==> src/rtl/gsl_ctrl.sv <==
module gsl_ctrl
  import gsl_pkg::*;
#(
  parameter int CNT_W = 16
) (
  input  logic      clk,
  input  logic      rstN,
  input  logic      serClk,
  input  logic      latchIn,
  input  logic      gsClk,
  input  logic      autoRepeat,
  input  logic      timingReset,
  input  logic      blank,
  input  logic      srMsb,
  output gsStrobe_t strb,
  output logic      ctlStrobe
);
  logic serClkQ, latchQ, gsClkQ;
  logic serRise, latRise, gsRise;
  logic gsWrite, clearCnt, wrapHit;
  logic [CNT_W-1:0] cnt;

  always_ff @(posedge clk or negedge rstN) begin
    if (!rstN) begin
      serClkQ <= 1'b0;
      latchQ  <= 1'b0;
      gsClkQ  <= 1'b0;
    end else begin
      serClkQ <= serClk;
      latchQ  <= latchIn;
      gsClkQ  <= gsClk;
    end
  end

  assign serRise = serClk & ~serClkQ;
  assign latRise = latchIn & ~latchQ;
  assign gsRise  = gsClk & ~gsClkQ;

  // srMsb is the pre-shift value, so a coincident shift cannot steer routing
  assign gsWrite   = latRise & ~srMsb;
  assign ctlStrobe = latRise & srMsb;
  assign clearCnt  = gsWrite & timingReset;
  assign wrapHit   = gsRise & (cnt == {CNT_W{1'b1}});

  always_ff @(posedge clk or negedge rstN) begin
    if (!rstN)         cnt <= '0;
    else if (clearCnt) cnt <= '0;
    else if (gsRise)   cnt <= cnt + 1'b1;
  end

  always_comb begin
    strb.shiftEn = serRise;
    strb.gsLoad  = gsWrite;
    strb.xferSr  = clearCnt;
    strb.xferL1  = blank | (autoRepeat & wrapHit);
  end

  a_r4_route_exclusive: assert property (@(posedge clk) disable iff (!rstN)
    !(strb.gsLoad && ctlStrobe));
  a_r5_counter_cleared: assert property (@(posedge clk) disable iff (!rstN)
    strb.xferSr |=> cnt == '0);
  a_r10_counter_step: assert property (@(posedge clk) disable iff (!rstN)
    (gsRise && !strb.xferSr) |=> cnt == CNT_W'($past(cnt) + 1'b1));
  a_r10_counter_idle: assert property (@(posedge clk) disable iff (!rstN)
    (!gsRise && !strb.xferSr) |=> $stable(cnt));
endmodule
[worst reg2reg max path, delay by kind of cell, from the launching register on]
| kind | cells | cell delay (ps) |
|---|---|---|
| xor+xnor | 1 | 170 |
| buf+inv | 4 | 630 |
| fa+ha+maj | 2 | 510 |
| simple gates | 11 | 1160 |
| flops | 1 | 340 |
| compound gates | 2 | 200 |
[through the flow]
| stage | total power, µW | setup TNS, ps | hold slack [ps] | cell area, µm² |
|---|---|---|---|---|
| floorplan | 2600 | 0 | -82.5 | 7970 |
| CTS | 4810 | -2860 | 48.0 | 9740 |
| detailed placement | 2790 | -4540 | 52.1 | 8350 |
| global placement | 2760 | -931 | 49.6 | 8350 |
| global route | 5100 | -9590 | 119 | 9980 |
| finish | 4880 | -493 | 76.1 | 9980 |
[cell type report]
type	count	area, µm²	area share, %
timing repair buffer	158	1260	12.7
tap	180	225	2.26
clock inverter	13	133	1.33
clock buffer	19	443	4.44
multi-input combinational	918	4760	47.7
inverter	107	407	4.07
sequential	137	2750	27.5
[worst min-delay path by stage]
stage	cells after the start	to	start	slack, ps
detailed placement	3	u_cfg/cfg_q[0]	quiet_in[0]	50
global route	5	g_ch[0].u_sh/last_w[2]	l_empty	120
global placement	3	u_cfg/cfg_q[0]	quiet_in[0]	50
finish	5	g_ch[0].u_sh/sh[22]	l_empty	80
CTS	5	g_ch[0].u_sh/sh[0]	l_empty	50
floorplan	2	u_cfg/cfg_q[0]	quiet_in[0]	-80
`config.mk`:
```
export PLATFORM = sky130hd
export DESIGN_NAME = wdt_nmi
export DESIGN_NICKNAME = d
export VERILOG_FILES = /design/src/rtl/wdt_nmi.sv
export SDC_FILE = /design/constraint.sdc
export NUM_CORES = 1
export LEC_CHECK = 0
export BUFFER_PORTS_ARGS = -buffer_cell sky130_fd_sc_hd__buf_2
export CAP_MARGIN = 30
export CELL_PAD_IN_SITES_DETAIL_PLACEMENT = 1
export CELL_PAD_IN_SITES_GLOBAL_PLACEMENT = 1
export CORE_ASPECT_RATIO = 0.6
export CORE_MARGIN = 5
export CORE_UTILIZATION = 29
export CTS_CLUSTER_DIAMETER = 60
export DETAILED_ROUTE_END_ITERATION = 8
export PLACE_DENSITY = 0.8
export SLEW_MARGIN = 20
export SYNTH_ARGS = -nofsm -noshare
export SYNTH_HDL_FRONTEND = slang
export SYNTH_SLANG_ARGS = --single-unit
```
`constraint.sdc`:
```
create_clock -name clk -period 1.7 [get_ports clk]
set_input_delay 0.17 -clock clk [delete_from_list [all_inputs] [get_ports clk]]
set_output_delay 0.17 -clock clk [all_outputs]
set_load 0.005 [all_outputs]
```
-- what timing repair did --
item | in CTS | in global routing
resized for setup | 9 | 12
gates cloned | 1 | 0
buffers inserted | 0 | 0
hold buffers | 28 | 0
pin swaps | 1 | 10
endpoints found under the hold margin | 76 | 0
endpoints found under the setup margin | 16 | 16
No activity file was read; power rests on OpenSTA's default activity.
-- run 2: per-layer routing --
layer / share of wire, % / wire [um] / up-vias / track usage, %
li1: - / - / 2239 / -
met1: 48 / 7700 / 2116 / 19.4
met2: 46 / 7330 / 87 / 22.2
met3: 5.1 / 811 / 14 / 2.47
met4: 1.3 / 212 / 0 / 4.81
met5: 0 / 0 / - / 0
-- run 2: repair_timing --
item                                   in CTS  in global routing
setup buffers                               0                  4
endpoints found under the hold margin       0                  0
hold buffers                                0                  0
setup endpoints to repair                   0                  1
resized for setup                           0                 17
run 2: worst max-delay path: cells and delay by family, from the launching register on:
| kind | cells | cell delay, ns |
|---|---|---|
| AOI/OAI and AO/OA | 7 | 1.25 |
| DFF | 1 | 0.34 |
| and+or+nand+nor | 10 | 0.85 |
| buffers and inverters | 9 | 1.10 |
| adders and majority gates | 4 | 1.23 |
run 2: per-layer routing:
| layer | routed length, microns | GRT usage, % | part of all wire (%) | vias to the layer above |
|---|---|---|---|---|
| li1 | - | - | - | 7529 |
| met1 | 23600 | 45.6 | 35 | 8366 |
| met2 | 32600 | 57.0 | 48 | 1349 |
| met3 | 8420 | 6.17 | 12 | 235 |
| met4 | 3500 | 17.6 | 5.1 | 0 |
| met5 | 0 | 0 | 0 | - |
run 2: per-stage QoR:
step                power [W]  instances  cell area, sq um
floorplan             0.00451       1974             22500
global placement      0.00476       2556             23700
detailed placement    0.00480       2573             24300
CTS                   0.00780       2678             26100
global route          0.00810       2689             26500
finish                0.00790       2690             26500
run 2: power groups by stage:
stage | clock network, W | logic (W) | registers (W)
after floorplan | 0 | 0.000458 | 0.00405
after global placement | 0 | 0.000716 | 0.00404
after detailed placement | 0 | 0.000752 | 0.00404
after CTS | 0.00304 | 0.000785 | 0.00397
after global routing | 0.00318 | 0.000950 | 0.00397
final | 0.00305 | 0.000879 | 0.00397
## config.mk

```make
export PLATFORM = sky130hd
export DESIGN_NAME = ttag_counter
export DESIGN_NICKNAME = d
export VERILOG_FILES = /design/src/rtl/ttag_pkg.sv /design/src/rtl/ttag_prescaler.sv /design/src/rtl/ttag_ext_sync.sv /design/src/rtl/ttag_count_core.sv /design/src/rtl/ttag_counter.sv
export SDC_FILE = /design/constraint.sdc
export NUM_CORES = 1
export LEC_CHECK = 0
export ABC_AREA = 1
export CAP_MARGIN = 20
export CORE_ASPECT_RATIO = 0.7
export CORE_MARGIN = 2
export CORE_UTILIZATION = 40
export CTS_BUF_LIST = sky130_fd_sc_hd__clkbuf_4 sky130_fd_sc_hd__clkbuf_8
export CTS_CLUSTER_DIAMETER = 60
export CTS_CLUSTER_SIZE = 16
export DETAILED_ROUTE_END_ITERATION = 10
export HOLD_SLACK_MARGIN = 0.1
export PLACE_DENSITY = 0.69
export SETUP_SLACK_MARGIN = 0.4
export SLEW_MARGIN = 10
export SYNTH_ARGS = -nofsm -noshare
export SYNTH_HDL_FRONTEND = slang
export SYNTH_HIERARCHICAL = 1
export SYNTH_SLANG_ARGS = --single-unit
```

## constraint.sdc

```tcl
create_clock -name clk -period 3.05 [get_ports clk]
set_input_delay 0.61 -clock clk [delete_from_list [all_inputs] [get_ports clk]]
set_output_delay 0.61 -clock clk [all_outputs]
set_load 0.005 [all_outputs]
```
===== src/rtl/cch_pkg.sv =====
package cch_pkg;
    localparam int BYTE_W  = 8;
    localparam int CLR_BIT = 1;

    typedef enum logic [1:0] {
        ADR_CTRL = 2'd0,
        ADR_DATA = 2'd1,
        ADR_DIAG = 2'd2,
        ADR_NONE = 2'd3
    } cch_addr_e;

    typedef struct packed {
        logic                wr;
        cch_addr_e           addr;
        logic [BYTE_W-1:0]   data;
    } port_wr_t;

    typedef struct packed {
        logic       frame_start;
        logic       slot_bit;
        logic       slot_last;
        logic [2:0] pos;
    } slot_tick_t;

    function automatic logic link_active(input logic [1:0] st);
        return st == 2'b11;
    endfunction
endpackage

==================================================

## TASK ITEM:
Go through the records line by line and count those containing the string "stage". Give only the total.

## RESULT FOR THIS TASK:
6